# Happy Birthday UncleBenBen



## Grelko (Jan 24, 2017)

May you have a great birthday and many more to come!


----------



## anachronism (Jan 24, 2017)

Happy Birthday Ben, have a good one.


----------



## kurtak (Jan 24, 2017)

Happy Birthday Ben :!: 

Kurt


----------



## jeneje (Jan 24, 2017)

Happy birthday Ben, have a great day and enjoy.

Ken


----------



## Topher_osAUrus (Jan 24, 2017)

Happy birthday Ben!


----------



## butcher (Jan 24, 2017)

UncleBenBen, Have a Great Birthday, May your day be golden.


----------



## chuckgambale (Jan 24, 2017)

Have a great birthday my man


----------



## UncleBenBen (Jan 24, 2017)

With well wishes and kindness coming from gentlemen of such caliber, how could a guy not have a great day!  

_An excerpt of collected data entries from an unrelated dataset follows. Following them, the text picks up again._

### src/rtl/vga_timing_gen_if.sv
// Raster timing bundle from vga_timing_gen to the pixel pipeline and connector.
// VGA_TIMING_TEST_PATTERN_EN adds the colour-bar test pattern signals.
interface vga_timing_gen_if;
  logic [9:0] DrawX;
  logic [9:0] DrawY;
  logic       blank;
  logic       blank_dly;
  logic       hs;
  logic       vs;
  logic       frame_start;
  logic [7:0] frame_count;
`ifdef VGA_TIMING_TEST_PATTERN_EN
  logic [3:0] tp_red;
  logic [3:0] tp_green;
  logic [3:0] tp_blue;
`endif

  modport master (
    output DrawX, DrawY, blank, blank_dly,
    output hs, vs, frame_start, frame_count
`ifdef VGA_TIMING_TEST_PATTERN_EN
    , output tp_red, tp_green, tp_blue
`endif
  );

  modport slave (
    input DrawX, DrawY, blank, blank_dly,
    input hs, vs, frame_start, frame_count
`ifdef VGA_TIMING_TEST_PATTERN_EN
    , input tp_red, tp_green, tp_blue
`endif
  );
endinterface

### src/rtl/vga_timing_gen.sv
// 640x480@60 raster counters with delayed hs/vs/blank_dly.
// VGA_TIMING_TEST_PATTERN_EN adds a registered 8-bar colour pattern.
module vga_timing_gen #(
  parameter int H_VISIBLE  = 640,
  parameter int H_FRONT    = 16,
  parameter int H_SYNC     = 96,
  parameter int H_BACK     = 48,
  parameter int V_VISIBLE  = 480,
  parameter int V_FRONT    = 10,
  parameter int V_SYNC     = 2,
  parameter int V_BACK     = 33,
  parameter int SYNC_DELAY = 2
) (
  input  logic         vga_clk,
  input  logic         reset_n,
  vga_timing_gen_if.master vga
);

  localparam int H_TOTAL =
    H_VISIBLE + H_FRONT + H_SYNC + H_BACK;
  localparam int V_TOTAL =
    V_VISIBLE + V_FRONT + V_SYNC + V_BACK;

  localparam logic [9:0] H_MAX = 10'(H_TOTAL - 1);
  localparam logic [9:0] V_MAX = 10'(V_TOTAL - 1);
  localparam logic [9:0] H_VIS = 10'(H_VISIBLE);
  localparam logic [9:0] V_VIS = 10'(V_VISIBLE);
  localparam logic [9:0] HS_LO =
    10'(H_VISIBLE + H_FRONT);
  localparam logic [9:0] HS_HI =
    10'(H_VISIBLE + H_FRONT + H_SYNC - 1);
  localparam logic [9:0] VS_LO =
    10'(V_VISIBLE + V_FRONT);
  localparam logic [9:0] VS_HI =
    10'(V_VISIBLE + V_FRONT + V_SYNC - 1);

  logic [9:0] hc;
  logic [9:0] vc;
  logic [7:0] fc;
  logic       blank_raw;
  logic       hs_raw;
  logic       vs_raw;

  // Reset parks at the last pixel so the first edge lands on (0,0).
  always_ff @(posedge vga_clk or negedge reset_n) begin
    if (!reset_n) begin
      hc <= H_MAX;
      vc <= V_MAX;
      fc <= 8'hFF;
    end else if (hc == H_MAX) begin
      hc <= '0;
      if (vc == V_MAX) begin
        vc <= '0;
        fc <= fc + 8'd1;
      end else begin
        vc <= vc + 10'd1;
      end
    end else begin
      hc <= hc + 10'd1;
    end
  end

  always_comb begin
    blank_raw = (hc < H_VIS) && (vc < V_VIS);
    hs_raw    = !((hc >= HS_LO) && (hc <= HS_HI));
    vs_raw    = !((vc >= VS_LO) && (vc <= VS_HI));
  end

  assign vga.DrawX       = hc;
  assign vga.DrawY       = vc;
  assign vga.blank       = blank_raw;
  assign vga.frame_start = (hc == '0) && (vc == '0);
  assign vga.frame_count = fc;

  generate
    if (SYNC_DELAY == 0) begin : g_nodly
      assign vga.hs        = hs_raw;
      assign vga.vs        = vs_raw;
      assign vga.blank_dly = blank_raw;
    end else begin : g_dly
      logic [SYNC_DELAY-1:0] hs_sr;
      logic [SYNC_DELAY-1:0] vs_sr;
      logic [SYNC_DELAY-1:0] bl_sr;

      always_ff @(posedge vga_clk or negedge reset_n) begin
        if (!reset_n) begin
          hs_sr <= '1;
          vs_sr <= '1;
          bl_sr <= '0;
        end else begin
          hs_sr[0] <= hs_raw;
          vs_sr[0] <= vs_raw;
          bl_sr[0] <= blank_raw;
          for (int i = 1; i < SYNC_DELAY; i++) begin
            hs_sr[i] <= hs_sr[i-1];
            vs_sr[i] <= vs_sr[i-1];
            bl_sr[i] <= bl_sr[i-1];
          end
        end
      end

      assign vga.hs        = hs_sr[SYNC_DELAY-1];
      assign vga.vs        = vs_sr[SYNC_DELAY-1];
      assign vga.blank_dly = bl_sr[SYNC_DELAY-1];
    end
  endgenerate

`ifdef VGA_TIMING_TEST_PATTERN_EN
  logic [2:0] bar;
  assign bar = 3'(hc / 10'd80);

  always_ff @(posedge vga_clk or negedge reset_n) begin
    if (!reset_n) begin
      vga.tp_red   <= '0;
      vga.tp_green <= '0;
      vga.tp_blue  <= '0;
    end else if (blank_raw) begin
      vga.tp_red   <= {4{bar[2]}};
      vga.tp_green <= {4{bar[1]}};
      vga.tp_blue  <= {4{bar[0]}};
    end else begin
      vga.tp_red   <= '0;
      vga.tp_green <= '0;
      vga.tp_blue  <= '0;
    end
  end
`endif

endmodule
### src/flat_wrapper.sv
// flat-port wrapper written by rule: the top's interface ports become plain ports
module vga_timing_gen_flat 
#(
  parameter int H_VISIBLE  = 640,
  parameter int H_FRONT    = 16,
  parameter int H_SYNC     = 96,
  parameter int H_BACK     = 48,
  parameter int V_VISIBLE  = 480,
  parameter int V_FRONT    = 10,
  parameter int V_SYNC     = 2,
  parameter int V_BACK     = 33,
  parameter int SYNC_DELAY = 2
)
  (vga_clk, reset_n, vga_DrawX, vga_DrawY, vga_blank, vga_blank_dly, vga_hs, vga_vs, vga_frame_start, vga_frame_count);
  vga_timing_gen_if vga_i ();
  input  logic vga_clk;
  input  logic reset_n;
  output wire logic [$bits(vga_i.DrawX)-1:0] vga_DrawX;
  output wire logic [$bits(vga_i.DrawY)-1:0] vga_DrawY;
  output wire logic [$bits(vga_i.blank)-1:0] vga_blank;
  output wire logic [$bits(vga_i.blank_dly)-1:0] vga_blank_dly;
  output wire logic [$bits(vga_i.hs)-1:0] vga_hs;
  output wire logic [$bits(vga_i.vs)-1:0] vga_vs;
  output wire logic [$bits(vga_i.frame_start)-1:0] vga_frame_start;
  output wire logic [$bits(vga_i.frame_count)-1:0] vga_frame_count;
  assign vga_DrawX = vga_i.DrawX;
  assign vga_DrawY = vga_i.DrawY;
  assign vga_blank = vga_i.blank;
  assign vga_blank_dly = vga_i.blank_dly;
  assign vga_hs = vga_i.hs;
  assign vga_vs = vga_i.vs;
  assign vga_frame_start = vga_i.frame_start;
  assign vga_frame_count = vga_i.frame_count;
  vga_timing_gen #(.H_VISIBLE(H_VISIBLE), .H_FRONT(H_FRONT), .H_SYNC(H_SYNC), .H_BACK(H_BACK), .V_VISIBLE(V_VISIBLE), .V_FRONT(V_FRONT), .V_SYNC(V_SYNC), .V_BACK(V_BACK), .SYNC_DELAY(SYNC_DELAY)) u_core (.vga_clk(vga_clk), .reset_n(reset_n), .vga(vga_i));
endmodule
### config.mk
export PLATFORM = sky130hd
export DESIGN_NAME = vga_timing_gen_flat
export DESIGN_NICKNAME = d
export VERILOG_FILES = /design/src/rtl/vga_timing_gen_if.sv /design/src/rtl/vga_timing_gen.sv /design/src/flat_wrapper.sv
export SDC_FILE = /design/constraint.sdc
export NUM_CORES = 1
export LEC_CHECK = 0
export CORE_UTILIZATION = 46
export DETAILED_ROUTE_END_ITERATION = 10
export GPL_ROUTABILITY_DRIVEN = 0
export PLACE_DENSITY = 0.72
export SLEW_MARGIN = 40
export SYNTH_ARGS = -nofsm -noshare
export SYNTH_HDL_FRONTEND = slang
export SYNTH_SLANG_ARGS = --single-unit
### constraint.sdc
create_clock -name vga_clk -period 2.4 [get_ports vga_clk]
set_clock_uncertainty 0.15 [all_clocks]
set_input_delay 0.36 -clock vga_clk [delete_from_list [all_inputs] [get_ports vga_clk]]
set_output_delay 0.36 -clock vga_clk [all_outputs]
set_load 0.05 [all_outputs]
==> results of run 1 <==
[cell type report]
| class | instances | share of cell area |
|---|---|---|
| clock inverters | 2 | 0.0255 |
| multi-input cells | 105 | 0.353 |
| repair buffers | 45 | 0.190 |
| clock buffers | 6 | 0.0218 |
| well taps | 46 | 0.0244 |
| flip-flops and latches | 34 | 0.374 |
| inverters | 7 | 0.0112 |
[metrics by stage]
stage	worst slack, ns	cell area, um2	power (mW)	cells
after global placement	0.232	2140	0.598	232
after CTS	0.0230	2270	1.14	240
after floorplan	-0.247	1700	0.584	148
final	0.0244	2360	1.14	245
after detailed placement	0.122	2140	0.598	232
after global routing	-0.0390	2360	1.17	245
[power by group]
part,internal [mW],switching [mW],total (mW)
logic,0.00249,0.0105,0.0130
clock network,0.353,0.203,0.556
registers,0.575,0,0.575
total,0.930,0.213,1.14
[cells in the final DEF (no fill, tap or decap), drive strengths merged]
cell and instances:
nand2 4, nor3 5, dlymetal6s2s 2, o21ai 4, dfrtp 12, nand4 7, nor2b 3, nand4bb 1
clkbuf 6, o21a 2, ha 6, nor2 11, o221ai 1, o211ai 1, inv 7, o31ai 2
dfstp 22, and3 4, bufinv 2, and2 2, or4 1, nor4 10, xnor2 9, or3 2
mux2 1, nand3 14, nand2b 2, xor2 11, clkdlybuf4s50 30, nor4b 1, a22o 1, buf 13
[flip-flops by register name, summed over array words and instances, names as in the netlist]
name	flops
u_core.g_dly.vs_sr	2
u_core.vga.DrawX	10
u_core.g_dly.bl_sr	2
u_core.vga.DrawY	10
u_core.vga.frame_count	8
u_core.g_dly.hs_sr	2
[repair_timing]
item                                   in CTS  in global routing
setup endpoints to repair                   1                  5
pin swaps                                   1                  3
gates resized for setup                     3                 13
endpoints found under the hold margin       0                  0
setup buffers                               0                  5
[routing by layer]
layer / global-route usage / share of wire / up-vias
li1: - / - / 629
met1: 0.268 / 0.44 / 634
met2: 0.308 / 0.49 / 41
met3: 0.0547 / 0.054 / 8
met4: 0.0872 / 0.017 / 0
met5: 0 / 0 / -
[final timing paths]
path                                       start                        end  slack [ns]  depth (start not counted)
max                          u_core.vga.DrawY[2]               vga_DrawY[2]        0.02                          1
min                        u_core.g_dly.hs_sr[0]      u_core.g_dly.hs_sr[1]        0.22                          0
max reg2reg                  u_core.vga.DrawX[0]  u_core.vga.frame_count[5]        0.27                          5
min reg2reg                u_core.g_dly.hs_sr[0]      u_core.g_dly.hs_sr[1]        0.22                          0
max in group asynchronous                reset_n        u_core.vga.DrawX[3]        1.51                          2
min in group asynchronous                reset_n        u_core.vga.DrawY[8]        0.26                          2
[cell families (layout without fill, tap and decap cells)]
group                    Yosys count  in the layout  synth area share
AO/OA/AOI/OAI                     11             11            0.0446
buffers and inverters              9             60            0.0245
flip-flops                        34             34             0.522
XOR/XNOR                          20             20             0.104
multiplexers                       1              1           0.00669
adder cells (fa/ha/maj)            6              6            0.0446
AND/OR/NAND/NOR                   67             67             0.254
==> results.json, run 1 <==
{
  "netlist_area_um2": 1680,
  "multi_input_area_um2": 831,
  "die_h_um": 62.5,
  "wl_mm": 3.70,
  "clk_pin_slew_ns": 0.10,
  "register_area_um2": 882,
  "yosys.area.top_type": "dfstp_2",
  "wire_per_inst_um": 15.1,
  "synth-edff-count": 0,
  "outcome": "completed",
  "clockBufferDepth": 2,
  "drtPass1Iterations": 4,
  "n_fill_cell": 263,
  "slew-limit-headroom": 0.658,
  "cts_max_level": 2,
  "start_util": 0.493,
  "hold_path.class": "register to register",
  "period_share": 0.990,
  "synth.top_cell.area_share": 0.343,
  "drc": 0,
  "tightest_slew_ns": 0.512,
  "synthFlopType": "dfstp_2",
  "cap_violations": 0,
  "pin_count": 35,
  "antenna_cells": 0,
  "syn_avg_cell_area_um2": 11.4,
  "die-width_um": 62.5,
  "crit_path_max_fanout": 9,
  "grt_pass1_wl_mm": 6.04,
  "cts_tree": "yes",
  "num_vias": 1312,
  "timing.hold.ws_ns": 0.215,
  "crit_path_max_incr_delay_ns": 0.84,
  "antenna_found_initial": 0,
  "fin_crit_ns": 2.38,
  "insertion_delay_ns": 0.35,
  "crit_required_ns": 1.89,
  "clock-root-buffer": "clkbuf_4",
  "fin_tns_setup_ns": 0,
  "cp_num_buf_inv": 1,
  "synth.top_cells.by_count": "dfstp_2 (22), dfrtp_1 (12), nand3_1 (12)",
  "overflow": 0,
  "syn_inst": 148,
  "async_flop_share": 1.00,
  "hpwl_mm": 2.45,
  "synth_area_leaders": "dfstp_2 (34%), dfrtp_1 (18%), xor2_1 (5.7%)",
  "synth_seq_cells": 34,
  "synth_nets": 156,
  "setup_violations": 0,
  "cts_hold_buf": 0,
  "die_area_um2": 3910,
  "cellLeakagePower_nw": 0.985,
  "peakVddDrop_mv": 0.419,
  "ys.warnings.count": 0,
  "power_density_nw_per_um2": 485,
  "setup.worst_path.class": "register to primary output",
  "startpoint_type": "register",
  "grt_pass1_vias": 1255,
  "final_nets": 206,
  "crit_path_end_kind": "primary output",
  "crit_family": "buffers and inverters",
  "syn2layout_area_growth_pct": 39.9,
  "cts_buffers": 5,
  "ys_seq_area_frac": 0.522,
  "port_buffers": 34,
  "crit_path_cell_trace": "clkdlybuf4s50_1",
  "crit_arrival_ns": 1.87,
  "final_max_slew_viol_count": 0,
  "vias_per_cell": 5.36,
  "ys_types": 33,
  "grt_max_degree": 35,
  "drive_above_1_share": 0.317,
  "timing.fmax_mhz": 421,
  "core_um2": 3420,
  "rows": 21,
  "cpMaxStageDelayCell": "clkdlybuf4s50_1",
  "hold_violations": 0,
  "cts_sinks": 34,
  "grtUsageTotal": 0.202,
  "initialDrtViolationCount": 53,
  "final_core_util": 0.690,
  "yosysMostFrequentCell": "dfstp_2",
  "postRouteAntennaNets": 0
}
Power figures use the tool's default switching activity.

After piddling around in the basement to my heart's content, I'm heading upstairs to a lovely spaghetti and sausage ball dinner. Followed by the little lady's homemade Bailey's cheesecake and a promise of a full body massage. This guy is on cloud 9&1/2!!

Thanks again guys, may the kindness return ten fold to all!!


----------



## FrugalRefiner (Jan 24, 2017)

Looks like I'm late to the party. Happy birthday Ben!

Dave


----------



## patnor1011 (Jan 24, 2017)

Happy Birthday.


----------



## Tndavid (Jan 25, 2017)

Happy belated birthday buddy ol pal!! Hope it was an awesome day...


----------



## UncleBenBen (Jan 25, 2017)

Aw shucks!  

Haha!I'm used to it. My wife is religiously late for everything!! :lol: 

Thanks again fellas!!


----------



## aga (Jan 25, 2017)

Seems there's quite a few people interested in refining who were born in January.

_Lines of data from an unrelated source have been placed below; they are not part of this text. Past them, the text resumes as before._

[config.mk]
export PLATFORM = sky130hd
export DESIGN_NAME = dff_lane_bank_flat
export DESIGN_NICKNAME = d
export VERILOG_FILES = /design/src/rtl/dff_lane_bank_pkg.sv /design/src/rtl/dff_lane_bank_if.sv /design/src/rtl/dff_lane_bank_lane.sv /design/src/rtl/dff_lane_bank.sv /design/src/flat_wrapper.sv
export SDC_FILE = /design/constraint.sdc
export NUM_CORES = 1
export LEC_CHECK = 0
export ABC_AREA = 0
export CORE_AREA = 2 2 39 41
export CTS_CLUSTER_DIAMETER = 150
export DETAILED_ROUTE_END_ITERATION = 8
export DIE_AREA = 0 0 41 43
export GPL_TIMING_DRIVEN = 0
export SLEW_MARGIN = 40
export SYNTH_ARGS = -nofsm -noshare
export SYNTH_HDL_FRONTEND = slang
export SYNTH_SLANG_ARGS = --single-unit
[constraint.sdc]
create_clock -name CLK -period 0.8 [get_ports CLK]
set_input_delay 0.16 -clock CLK [delete_from_list [all_inputs] [get_ports CLK]]
set_output_delay 0.16 -clock CLK [all_outputs]
set_load 0.05 [all_outputs]
[src/rtl/dff_lane_bank_pkg.sv]
// dff_lane_bank_pkg: shared constants, lane slicing helper and lane-mask type for dff_lane_bank
package dff_lane_bank_pkg;
  localparam int CNT_W_DEF = 4;
  localparam int LANES_DEF = 4;
  typedef logic [LANES_DEF-1:0] lane_mask_t;
  function automatic int lane_slice(input int i, input int w);
    return i * w;
  endfunction
endpackage

[src/rtl/dff_lane_bank_if.sv]
// dff_lane_bank_if: lane enables, lane-packed data, commit strobe and lane bank outputs
interface dff_lane_bank_if
  import dff_lane_bank_pkg::*;
#(
  parameter int LANES  = LANES_DEF,
  parameter int LANE_W = 1,
  parameter int CNT_W  = CNT_W_DEF
);
  logic [LANES-1:0]        EN;
  logic [LANES*LANE_W-1:0] D;
  logic                    COMMIT;
  logic [LANES*LANE_W-1:0] Q;
  logic [LANES-1:0]        PENDING;
  logic [CNT_W-1:0]        COMMIT_CNT;
  modport master (output EN, D, COMMIT, input Q, PENDING, COMMIT_CNT);
  modport slave (input EN, D, COMMIT, output Q, PENDING, COMMIT_CNT);
endinterface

I turned 50 today. Old Fart status officially confirmed. :shock:


----------



## UncleBenBen (Jan 25, 2017)

Ha! Aquarius is where it's at!

Happy Birthday again!


----------



## Topher_osAUrus (Jan 25, 2017)

aga said:


> Seems there's quite a few people interested in refining who were born in January.
> 
> I turned 50 today. Old Fart status officially confirmed. :shock:



Happy birthday to you then, as well!


----------



## aga (Jan 25, 2017)

UncleBenBen said:


> Ha! Aquarius is where it's at!


It'd be interesting to find out the starsigns of the refiners here.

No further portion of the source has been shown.